Living the life of an Autograzzi

(A little overdue, but as promised, here's your lunchtime reading...)

Ok, technically I'm not a 'Die Hard' Autograzzi. From my understanding, and correct me if I'm wrong, an 'autograzzi' is the sharpie-in-hand version of a paparazzi. That's to say they're where the celebrities are... all the time. At the hotel. At a premiere. At a restaurant. At a club. They're always there and waiting being tipped off who's inside, who's coming or who's about to check-in. I don't get all that information. But I've stepped up my game in recent months. Namely because come May, I won't be in London any longer and I won't be doing this (silly and questionable) hobby. I do a bit of research, read the papers, talk to the paps and the pure, true 'autograzzi' to get some information. But if they've done me a favour, I don't get in their way. I want an autograph, maybe two. They want 6, 7 or 10. I let them get a couple, then I step in, see what I can get, then step out of the stampede.

Recently, I've had THE busiest week. I think I finally sympathise will my paparazzi friend Hughie. He's been doing the whole paparazzi thing for years.

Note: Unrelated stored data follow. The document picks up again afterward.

## src/sv/dsa_pkg.sv

```systemverilog
// Shared types and codes for the shared-array double stack.
// No dependencies; used by every other file of the block but dsa_ram.
package dsa_pkg;

    // Width of one stored word
    localparam int WORD_W = 64;

    // Entries of the command queue between front and back
    localparam int Q_DEPTH = 2;

    // Result status codes
    localparam logic [1:0] ST_DONE  = 2'd0;
    localparam logic [1:0] ST_FULL  = 2'd1;
    localparam logic [1:0] ST_EMPTY = 2'd2;

    // Item kinds
    localparam logic KIND_PUSH = 1'b0;
    localparam logic KIND_POP  = 1'b1;

    // Memory operation of a queued command
    localparam logic [1:0] OP_NONE  = 2'd0;
    localparam logic [1:0] OP_WRITE = 2'd1;
    localparam logic [1:0] OP_READ  = 2'd2;

    // Classified item: memory op plus the result already known at the front
    typedef struct packed {
        logic [1:0] op;
        logic [1:0] status;
        logic       lower_empty;
        logic       upper_empty;
        logic       all_full;
    } meta_t;

endpackage

```

## src/sv/dsa_front.sv

```systemverilog
// Front end: keeps both stack counts, classifies each item into a status,
// a memory slot and the flags after the step. Depends on dsa_pkg.
module dsa_front #(
    parameter int DEPTH = 128
) (
    input  logic                     clk,
    input  logic                     rst_n,
    input  logic                     fire,
    input  logic                     kind,
    input  logic                     stack_sel,
    output dsa_pkg::meta_t           meta,
    output logic [$clog2(DEPTH)-1:0] addr
);

    localparam int AW = $clog2(DEPTH);
    localparam int CW = $clog2(DEPTH + 1);
    localparam logic [CW:0] DEPTH_W = (CW + 1)'(DEPTH);

    logic [CW-1:0] lower_count_reg, lower_count_next;
    logic [CW-1:0] upper_count_reg, upper_count_next;
    logic [CW:0]   sum_now;
    logic [CW:0]   sum_next;
    logic [CW:0]   slot;
    logic          full_now;

    assign sum_now  = {1'b0, lower_count_reg} + {1'b0, upper_count_reg};
    assign full_now = (sum_now >= DEPTH_W);

    // Classify the item
    always_comb
    begin
        lower_count_next = lower_count_reg;
        upper_count_next = upper_count_reg;
        slot             = '0;
        meta.op          = dsa_pkg::OP_NONE;
        meta.status      = dsa_pkg::ST_DONE;
        if (kind == dsa_pkg::KIND_PUSH)
        begin
            if (full_now)
            begin
                meta.status = dsa_pkg::ST_FULL;
            end
            else if (!stack_sel)
            begin
                meta.op          = dsa_pkg::OP_WRITE;
                slot             = {1'b0, lower_count_reg};
                lower_count_next = lower_count_reg + 1'b1;
            end
            else
            begin
                meta.op          = dsa_pkg::OP_WRITE;
                slot             = DEPTH_W - (CW + 1)'(1) - {1'b0, upper_count_reg};
                upper_count_next = upper_count_reg + 1'b1;
            end
        end
        else
        begin
            if (!stack_sel)
            begin
                if (lower_count_reg == '0)
                begin
                    meta.status = dsa_pkg::ST_EMPTY;
                end
                else
                begin
                    meta.op          = dsa_pkg::OP_READ;
                    slot             = {1'b0, lower_count_reg} - (CW + 1)'(1);
                    lower_count_next = lower_count_reg - 1'b1;
                end
            end
            else
            begin
                if (upper_count_reg == '0)
                begin
                    meta.status = dsa_pkg::ST_EMPTY;
                end
                else
                begin
                    meta.op          = dsa_pkg::OP_READ;
                    slot             = DEPTH_W - {1'b0, upper_count_reg};
                    upper_count_next = upper_count_reg - 1'b1;
                end
            end
        end

        // Flags after the step
        sum_next         = {1'b0, lower_count_next} + {1'b0, upper_count_next};
        meta.lower_empty = (lower_count_next == '0);
        meta.upper_empty = (upper_count_next == '0);
        meta.all_full    = (sum_next >= DEPTH_W);
    end

    assign addr = slot[AW-1:0];

    // Count registers
    always_ff @(posedge clk or negedge rst_n)
    begin
        if (!rst_n)
        begin
            lower_count_reg <= '0;
            upper_count_reg <= '0;
        end
        else if (fire)
        begin
            lower_count_reg <= lower_count_next;
            upper_count_reg <= upper_count_next;
        end
    end

endmodule

```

If you've read my blog you'll know who Hughie is. I've mentioned him before and just a few weeks ago I dedicated a post just to him. Hughie doesn't get autographs, he gets photographs. I try and do both. I like to get an autograph and then try and get a photo of them signing or looking up and then I'll put that in a nice frame with the auotograph and list when and where it was taken. It's a hobby. A very tiring one if this week is anything to go by.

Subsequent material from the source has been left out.